The Yellow (Cyber) Horde is Coming to Get You: a US Military Perspective

All right, we’ve all read countless stories over the past few months about the shadowy world of Chinese hackers, their government support, and their quest for global domination. (Well, I didn’t say that we necessarily believed any of these stories.)

Most of what I’ve read on the subject can be categorized as one of the following:

1. Geek story — articles in any periodical that includes “PC” in the name qualify here. The substance of most of these writings usually includes the technical capabilities of some of these hacksters, as well as a list of some of the more high profile targets they have taken down, the latter being quite titillating to your average geek reader.

2. Wingnut hit job — these pieces can generally be found in newspaper op-ed columns (e.g. the Washington Times), think tank reports, and right-wing blogs. The tone here is usually paranoid, nationalistic, and thin on facts.

3. Apologists — these are more likely to be found online than anywhere else and include missives written by bloggers and technical experts whose main message seems to be: “Of course China has hackers, who doesn’t?” I suppose the stuff that I have written on this subject would be best classified in this third category.

Today’s contribution, courtesy of Wired Magazine, is a comment made by a US general (the head of US strategic command, what ever that is — I have said countless times that I am not a military expert.)

Speaking to reporters at a press breakfast last week, Gen. Kevin  Chilton, the head of U.S. Strategic Command, said the president retained the option to retaliate with military force in the event of a serious cyber attack against U.S. networks.

I don’t know about you, but none of the hackers I know congregate in a single, well marked, and identifiable facility where they punch in at nine o’clock in the morning and leave every day at five.

Maybe I’m crazy, but it seems that a threat like cyber warfare is something the military types like to call “unconventional.” You would also think that the proper military response to such a threat would also be unconventional.

I guess not. I wonder who is the poor schmuck whose job it is to target those smart bombs on China’s hacker HQ. Now that’s a tough job.

4 Comments

  1. I am quite sure when the US general said “retaliate with military force” do not include retaliation through cyber means. It must be conventional or nuclear weapons, not cyber attacks or anything like that. Right ?

  2. Hey Stan,

    Maybe if you checked STRATCOM’s unclass website you would find:

    Operationalize the Command along Deterrence, Space and Cyberspace Lines of Operation
    Complete and fully implement Space, Cyber, Global Strike & Deterrence, and Combating Weapons of Mass Destruction Plans
    Improve capabilities to develop and deliver integrated effects across USSTRATCOM
    Develop and implement CONOPs for integrated operations, defense and attack in the cyber domain

    STRATCOM’s mission is more than just nukes these days.

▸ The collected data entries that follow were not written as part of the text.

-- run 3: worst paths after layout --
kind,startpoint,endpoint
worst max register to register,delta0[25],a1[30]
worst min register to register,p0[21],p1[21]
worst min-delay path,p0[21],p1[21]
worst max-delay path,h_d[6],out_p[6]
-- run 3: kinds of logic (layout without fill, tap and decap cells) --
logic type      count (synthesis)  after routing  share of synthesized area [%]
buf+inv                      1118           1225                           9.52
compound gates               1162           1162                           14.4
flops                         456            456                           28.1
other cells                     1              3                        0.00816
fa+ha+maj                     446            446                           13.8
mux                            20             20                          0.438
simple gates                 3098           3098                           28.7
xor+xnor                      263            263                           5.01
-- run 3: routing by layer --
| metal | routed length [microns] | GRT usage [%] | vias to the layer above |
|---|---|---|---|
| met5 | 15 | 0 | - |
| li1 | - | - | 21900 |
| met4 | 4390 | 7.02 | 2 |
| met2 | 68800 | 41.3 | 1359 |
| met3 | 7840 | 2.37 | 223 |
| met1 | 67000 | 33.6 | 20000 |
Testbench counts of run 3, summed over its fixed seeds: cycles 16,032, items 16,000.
From an optimization exercise on the open Yosys and OpenROAD flow, aimed at small area, a short achievable clock period and few clock cycles per item; shortcuts taken in it are not production practice. The RTL of this run was laid out without a check of its function.

**flow/constraint.sdc**
```tcl
create_clock -name core_clock -period 11.0 [get_ports {clk}]
set_input_delay 2.2000 -clock core_clock [delete_from_list [all_inputs] [get_ports {clk}]]
set_output_delay 2.2000 -clock core_clock [all_outputs]
set_load 0.01 [all_outputs]
```
**flow/design.v**
```verilog
module whorl_rsq (
    input             clk,
    input             rst,           
    input             in_valid,
    output            in_ready,
    input             in_sqrt,       
    input      [31:0] in_a,
    output reg        out_valid,
    output reg [31:0] out_res,
    output reg        out_sat,
    output reg        out_divz,
    output reg        out_domain
);
    localparam integer K  = 2;               
    localparam integer NC = 32 / K;          
    localparam integer CW = $clog2(NC);
    reg          busy, rdy, first;
    reg [CW-1:0] cnt;                        
    reg          sq;                         
    reg          nf;                         
    reg          f_spc, f_hi, f_mid, f_lo, f_sat, f_divz, f_dom;
    reg  [32:0]  S;                          
    reg          s;                          
    reg  [31:0]  D;                          
    assign in_ready = rdy;
    wire accept = in_valid & rdy;
    wire last   = busy & (cnt == 0);
    wire [31:0] a       = in_a;
    wire        a_zero  = (a == 32'd0);
    wire        sm_pos  = !a[31] & (a[30:28] == 3'd0) & (!a[27] | (a[26:0] == 27'd0));
    wire        sm_neg  = a[31] & (a[30:27] == 4'hF);
    wire        a_m27   = sm_neg & (a[26:0] == 27'd0);             
    wire        a_max   = !a[31] & (a[30:0] == 31'h7FFF_FFFF);
    wire        spc_in  = in_sqrt ? (a[31] | a_max) : (sm_pos | sm_neg);
    wire        rcp_sk2 = a[31] ? !a[30] : (a[30] & (a[29] | (a[28:2] != 27'd0)));
    wire        rcp_sk1 = a[31] ? (a[30:28] != 3'b111)
                                : (a[30] | a[29] | (a[28] & (a[27:0] != 28'd0)));
    wire        sq_sk1  = (a[30:27] == 4'd0);
    reg  [32:0] s_init;
    reg  [CW-1:0] c_init;
    always @* begin
        if (in_sqrt) begin
            if (sq_sk1) begin
                s_init = {4'b1111, a[26:0], 2'b00};              
                c_init = NC - 3;
            end else begin
                s_init = {2'b11, a[30:0]};                       
                c_init = NC - 2;
            end
        end else if (rcp_sk2) begin
            s_init = a[31] ? {33'h0_7FFF_FFF8 | {31'd0, a[29:28]}}
                           : {33'h0_8000_0004 | {31'd0, a[29:28]}};
            c_init = NC - 3;
        end else if (rcp_sk1) begin
            s_init = a[31] ? {33'h0_1FFF_FFFE | {32'd0, a[30]}}
                           : {33'h0_2000_0000 | {32'd0, a[30]}};
            c_init = NC - 2;
        end else begin
            s_init = a[31] ? 33'h0_07FF_FFFF : 33'h0_0800_0000;
            c_init = NC - 1;
        end
        if (spc_in)
            c_init = {CW{1'b0}};
    end
    wire [NC-1:0] dec = {{(NC-1){1'b0}}, 1'b1} << cnt;    
    wire [NC-1:0] lt;                                      
    genvar q;
    generate
        for (q = 0; q < NC; q = q + 1) begin : thermo
            if (q == NC - 1) begin : top
                assign lt[q] = 1'b0;
            end else begin : rest
                assign lt[q] = |dec[NC-1:q+1];
            end
        end
    endgenerate
    wire [32:0]  st_S [0:K];
    wire         st_s [0:K];
    wire [31:0]  st_D [0:K];
    wire [K-1:0] qbits;
    assign st_S[0] = S;
    assign st_s[0] = s;
    assign st_D[0] = D;
    genvar j, m;
    generate
        for (j = 0; j < K; j = j + 1) begin : step
            wire [31:0] oh;                  
            wire [31:0] mk;                  
            for (m = 0; m < 32; m = m + 1) begin : pos
                if (m % K == K - 1 - j) begin : on
                    assign oh[m] = dec[m / K];
                    assign mk[m] = lt[m / K];
                end else if (m % K < K - 1 - j) begin : below
                    assign oh[m] = 1'b0;
                    assign mk[m] = lt[m / K] | dec[m / K];
                end else begin : above
                    assign oh[m] = 1'b0;
                    assign mk[m] = lt[m / K];
                end
            end
            wire [31:0] ohp  = {oh[30:0], 1'b0};             
            wire [31:0] addF = sq ? (ohp | oh) : 32'd0;      
            wire [31:0] subF = sq ? mk : 32'd0;              
            wire [31:0] F    = st_D[j] | (st_s[j] ? addF : subF);
            wire        inv  = !(st_s[j] ^ nf);
            wire [32:0] Y    = {nf, F} ^ {33{inv}};
            wire [32:0] R    = st_S[j] + Y + {32'd0, inv};
            wire        b    = !R[32];
            wire        bd   = sq ? b : |(st_D[j] & oh);     
            assign qbits[K-1-j] = b ^ nf;
            assign st_S[j+1] = {R[31:0], bd};
            assign st_s[j+1] = R[32];
            assign st_D[j+1] = st_D[j] | ((sq & b) ? ohp : 32'd0);
        end
    endgenerate
    always @(posedge clk) begin
        if (rst) begin
            busy      <= 1'b0;
            rdy       <= 1'b1;
            out_valid <= 1'b0;
        end else begin
            out_valid <= last;
            if (accept) begin
                busy <= 1'b1;
                cnt  <= c_init;
                rdy  <= spc_in;
            end else if (busy) begin
                if (cnt == 0) begin
                    busy <= 1'b0;
                    rdy  <= 1'b1;
                end else begin
                    cnt <= cnt - 1'b1;
                    rdy <= (cnt == 1);
                end
            end
        end
    end
    always @(posedge clk) begin
        first <= accept;
        if (accept) begin
            sq     <= in_sqrt;
            nf     <= !in_sqrt & a[31];
            f_spc  <= spc_in;
            f_hi   <= !in_sqrt & a[31];
            f_mid  <= !a[31];
            f_lo   <= !in_sqrt & !a[31];
            f_sat  <= !in_sqrt & (sm_pos | sm_neg) & !a_zero & !a_m27;
            f_divz <= !in_sqrt & a_zero;
            f_dom  <= in_sqrt & a[31];
            S      <= s_init;
            s      <= in_sqrt;
            D      <= in_sqrt ? 32'd0 : a;
        end else begin
            S <= st_S[K];
            s <= st_s[K];
            D <= st_D[K];
        end
        if (first & f_spc)
            out_res <= {f_hi, f_mid, {30{f_lo}}};
        else if (first)
            out_res <= {{(32-K){nf}}, qbits};
        else
            out_res <= {out_res[31-K:0], qbits};
        if (last) begin
            out_sat    <= f_sat;
            out_divz   <= f_divz;
            out_domain <= f_dom;
        end
    end
endmodule
```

    • This was never in doubt. The issue is the interview and subsequent press coverage. Bad PR can the group, or its head, look ridiculous.

  3. Another reason for the general making a statement like this is deterrence – as in: “Nation X, do not let the hackers in your country run amok. You will be held responsible for failing to prosecute non-state criminals in your nation if they cause serious harm to ours. Therefore, control them before anything happens, or you too will be culpable”

    An logical analogy would be the way Afghanistan was held responsible for 9/11, though it was not directly responsible as a nation-state (the attack wasn’t coordinated as a part of Mullah Omar’s foreign policy).

    Similarly, we can envision some sort of hacking attack that causes a mass loss of life – i.e. shutting down the power grid, overriding a nuclear plant, I’m sure there are other situations – or mass havoc (destroying the financial system) that would be enough to warrant a military response. The war in Afghanistan is, ostensibly, a just war, and I don’t think it would be a far stretch to say that if hackers cause a similar amount of damage, it *could* (but not necessarily if their nation state took appropriate steps to deal with the problem) result in military retaliation.